Tuesday February 9, 2010 4:59 PM ET
SmartMoney
Published February 25, 2009  |  A A A
Screens by Jack Hough (Author Archive)

5% Dividend Yields You Can Believe In

Tuesday it was J.P. Morgan (JPM). Last week, CBS (CBS). The week before, Dow Chemical (DOW).

Dividend cuts seem epidemic. On Feb. 5, even before the aforementioned companies announced cuts, Standard & Poor’s said it expected payments for companies in its 500-stock index to shrink 13.3% this year. That would be the sharpest contraction since World War II.

But for dividend investors the news isn’t nearly as bad as it appears, for three reasons. First, cuts are largely concentrated in a single, troubled sector. Of 82 companies in the S&P 500 that have cut payments since the start of 2008, more than two-thirds are financials.
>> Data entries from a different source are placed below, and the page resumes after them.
===== src/rtl/cfu_pipe_arbiter.sv =====
// +----------------------------------------------------------------------------+
// | cfu_pipe_arbiter: round-robin sharing of one fixed-latency stateful CFU,   |
// | with exclusive lock sessions and tag-routed responses.        Rev 1.0      |
// +----------------------------------------------------------------------------+
`default_nettype none

module cfu_pipe_arbiter #(
  parameter int N_REQ             = 2,
  parameter int CFU_FUNCTION_ID_W = 1,
  parameter int CFU_REQ_RESP_ID_W = 6,
  parameter int CFU_DATA_W        = 32,
  parameter int CFU_LATENCY       = 3,
  parameter int LOCK_TIMEOUT      = 16
) (
  input  logic                                   clock,
  input  logic                                   reset,
  input  logic [N_REQ-1:0]                       req_valid,
  output logic [N_REQ-1:0]                       req_ready,
  input  logic [N_REQ-1:0]                       req_lock,
  input  logic [N_REQ*CFU_FUNCTION_ID_W-1:0]     req_function_id,
  input  logic [N_REQ*CFU_REQ_RESP_ID_W-1:0]     req_id,
  input  logic [N_REQ*2*CFU_DATA_W-1:0]          req_data,
  output logic [N_REQ-1:0]                       resp_valid,
  output logic [CFU_REQ_RESP_ID_W-1:0]           resp_id,
  output logic [CFU_DATA_W-1:0]                  resp_data,
  output logic                                   resp_ok,
  output logic                                   cfu_req_valid,
  output logic [CFU_FUNCTION_ID_W-1:0]           cfu_req_function_id,
  output logic [CFU_REQ_RESP_ID_W-1:0]           cfu_req_id,
  output logic [2*CFU_DATA_W-1:0]                cfu_req_data,
  output logic                                   cfu_clock_en,
  input  logic                                   cfu_resp_valid,
  input  logic [CFU_REQ_RESP_ID_W-1:0]           cfu_resp_id,
  input  logic [CFU_DATA_W-1:0]                  cfu_resp_data,
  input  logic                                   cfu_resp_ok,
  output logic                                   lock_timeout,
  output logic                                   err_unexpected
);

  localparam int IDX_W = (N_REQ > 1) ? $clog2(N_REQ) : 1;
  localparam int TMR_W = (LOCK_TIMEOUT > 1) ? $clog2(LOCK_TIMEOUT) : 1;
  localparam logic [TMR_W-1:0] TMR_LAST = TMR_W'(LOCK_TIMEOUT - 1);
  localparam bit TMO_EN = (LOCK_TIMEOUT > 0);

  typedef enum logic [0:0] {
    S_IDLE   = 1'b0,
    S_LOCKED = 1'b1
  } state_t;

  function automatic logic [IDX_W-1:0] wrap_inc(input logic [IDX_W-1:0] i);
    if (i == IDX_W'(N_REQ - 1)) return '0;
    return i + 1'b1;
  endfunction

  state_t             state_q, state_d;
  logic [IDX_W-1:0]   ptr_q, ptr_d;
  logic [IDX_W-1:0]   owner_q, owner_d;
  logic [TMR_W-1:0]   timer_q, timer_d;
  logic               lock_timeout_q, lock_timeout_d;
  logic               err_q, err_d;

  logic [CFU_LATENCY-1:0] tag_vld_q;
  logic [IDX_W-1:0]       tag_idx_q [CFU_LATENCY];

  logic [CFU_FUNCTION_ID_W-1:0] fid_a  [N_REQ];
  logic [CFU_REQ_RESP_ID_W-1:0] id_a   [N_REQ];
  logic [2*CFU_DATA_W-1:0]      data_a [N_REQ];

  logic               win_found;
  logic [IDX_W-1:0]   win_idx;
  logic [IDX_W-1:0]   cand;
  logic               resp_hit;

  genvar gi;
  for (gi = 0; gi < N_REQ; gi++) begin : g_unpack
    assign fid_a[gi]  = req_function_id[gi*CFU_FUNCTION_ID_W +: CFU_FUNCTION_ID_W];
    assign id_a[gi]   = req_id[gi*CFU_REQ_RESP_ID_W +: CFU_REQ_RESP_ID_W];
    assign data_a[gi] = req_data[gi*2*CFU_DATA_W +: 2*CFU_DATA_W];
  end

  // While locked only the owner is eligible; otherwise scan from the pointer.
  always_comb begin
    win_found = 1'b0;
    win_idx   = '0;
    cand      = ptr_q;
    if (!reset) begin
      if (state_q == S_LOCKED) begin
        win_found = req_valid[owner_q];
        win_idx   = owner_q;
      end else begin
        for (int k = 0; k < N_REQ; k++) begin
          if (!win_found && req_valid[cand]) begin
            win_found = 1'b1;
            win_idx   = cand;
          end
          cand = wrap_inc(cand);
        end
      end
    end
  end

  always_comb begin
    req_ready           = '0;
    cfu_req_valid       = win_found;
    cfu_req_function_id = '0;
    cfu_req_id          = '0;
    cfu_req_data        = '0;
    if (win_found) begin
      req_ready[win_idx]  = 1'b1;
      cfu_req_function_id = fid_a[win_idx];
      cfu_req_id          = id_a[win_idx];
      cfu_req_data        = data_a[win_idx];
    end
  end

  always_comb begin
    state_d        = state_q;
    ptr_d          = ptr_q;
    owner_d        = owner_q;
    timer_d        = timer_q;
    lock_timeout_d = 1'b0;
    if (win_found) ptr_d = wrap_inc(win_idx);
    case (state_q)
      S_IDLE: begin
        if (win_found && req_lock[win_idx]) begin
          state_d = S_LOCKED;
          owner_d = win_idx;
          timer_d = '0;
        end
      end
      S_LOCKED: begin
        if (win_found) begin
          timer_d = '0;
          if (!req_lock[win_idx]) state_d = S_IDLE;
        end else if (TMO_EN && (timer_q == TMR_LAST)) begin
          state_d        = S_IDLE;
          ptr_d          = wrap_inc(owner_q);
          timer_d        = '0;
          lock_timeout_d = 1'b1;
        end else begin
          timer_d = timer_q + 1'b1;
        end
      end
      default: state_d = S_IDLE;
    endcase
  end

  always_ff @(posedge clock) begin
    if (reset) begin
      state_q        <= S_IDLE;
      ptr_q          <= '0;
      owner_q        <= '0;
      timer_q        <= '0;
      lock_timeout_q <= 1'b0;
    end else begin
      state_q        <= state_d;
      ptr_q          <= ptr_d;
      owner_q        <= owner_d;
      timer_q        <= timer_d;
      lock_timeout_q <= lock_timeout_d;
    end
  end

  // Tag line mirrors the CFU pipeline so the last stage aligns with its output.
  always_ff @(posedge clock) begin
    if (reset) begin
      tag_vld_q <= '0;
      for (int s = 0; s < CFU_LATENCY; s++) tag_idx_q[s] <= '0;
    end else begin
      tag_vld_q[0] <= win_found;
      tag_idx_q[0] <= win_idx;
      for (int s = 1; s < CFU_LATENCY; s++) begin
        tag_vld_q[s] <= tag_vld_q[s-1];
        tag_idx_q[s] <= tag_idx_q[s-1];
      end
    end
  end

  assign resp_hit = !reset && cfu_resp_valid && tag_vld_q[CFU_LATENCY-1];

  always_comb begin
    resp_valid = '0;
    resp_id    = '0;
    resp_data  = '0;
    resp_ok    = 1'b0;
    if (resp_hit) begin
      resp_valid[tag_idx_q[CFU_LATENCY-1]] = 1'b1;
      resp_id   = cfu_resp_id;
      resp_data = cfu_resp_data;
      resp_ok   = cfu_resp_ok;
    end
  end

  assign err_d = err_q | (cfu_resp_valid ^ tag_vld_q[CFU_LATENCY-1]);

  always_ff @(posedge clock) begin
    if (reset) err_q <= 1'b0;
    else       err_q <= err_d;
  end

  assign cfu_clock_en   = 1'b1;
  assign lock_timeout   = lock_timeout_q;
  assign err_unexpected = err_q;

endmodule

`default_nettype wire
Second, while the overall dollar amount of payments has declined, that’s owed mostly to cuts by a handful of giant banks. Since the start of 2008, dividend increases have outnumbered cuts among S&P 500 companies 4 to 1.

Third, a decade of puny yields has given way to almost plump ones. Over 10 years ending 2007, the S&P 500’s yield averaged 1.6%. A halving of stock prices in the past 16 months has boosted the index’s yield to 3.2%, based on S&P’s 2009 dividend forecast issued Feb. 5. Over the past two centuries, stocks have carried an average dividend yield of close to 5%.
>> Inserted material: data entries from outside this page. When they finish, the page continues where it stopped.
--- config.mk ---
export PLATFORM = sky130hd
export DESIGN_NAME = f_sweep_ctrl
export DESIGN_NICKNAME = d
export VERILOG_FILES = /design/src/rtl/f_sweep_ctrl.sv
export SDC_FILE = /design/constraint.sdc
export NUM_CORES = 1
export LEC_CHECK = 0
export ABC_AREA = 1
export CORE_ASPECT_RATIO = 1.25
export CORE_MARGIN = 2
export CORE_UTILIZATION = 43
export CTS_BUF_LIST = sky130_fd_sc_hd__clkbuf_8 sky130_fd_sc_hd__clkbuf_16
export DETAILED_ROUTE_END_ITERATION = 10
export GPL_ROUTABILITY_DRIVEN = 0
export PLACE_DENSITY_LB_ADDON = 0.15
export REMOVE_ABC_BUFFERS = 1
export SLEW_MARGIN = 20
export SYNTH_ARGS = -nofsm -noshare
export SYNTH_HDL_FRONTEND = slang
export SYNTH_SLANG_ARGS = --single-unit
--- constraint.sdc ---
create_clock -name clk -period 1.6 [get_ports clk]
set_clock_uncertainty 0.15 [all_clocks]
set_input_delay 0.32 -clock clk [delete_from_list [all_inputs] [get_ports clk]]
set_output_delay 0.32 -clock clk [all_outputs]
set_load 0.005 [all_outputs]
Index investors will have little trouble capturing the market’s newly generous yield. Stock pickers must use more caution, since cuts have become more difficult to predict. One standard tactic -- making sure a company’s dividend doesn’t consume too much of its profits — doesn’t always apply. Intel’s (INTC) adjusted earnings per share this year are expected to plunge 55% to 41 cents, 15 cents less than its annual dividend, putting payments in seeming danger. But the company holds net cash of more than three years’ worth of dividend payments, likely more than enough to wait out an earnings rebound.

Ultimately, growth strategies may trump payment ability when managers decide whether to scrap dividends. Pfizer (PFE) had more than enough spare cash and yearly cash flow in January to support its 8% yield, but cut payments in half to afford a $68 billion purchase of rival Wyeth.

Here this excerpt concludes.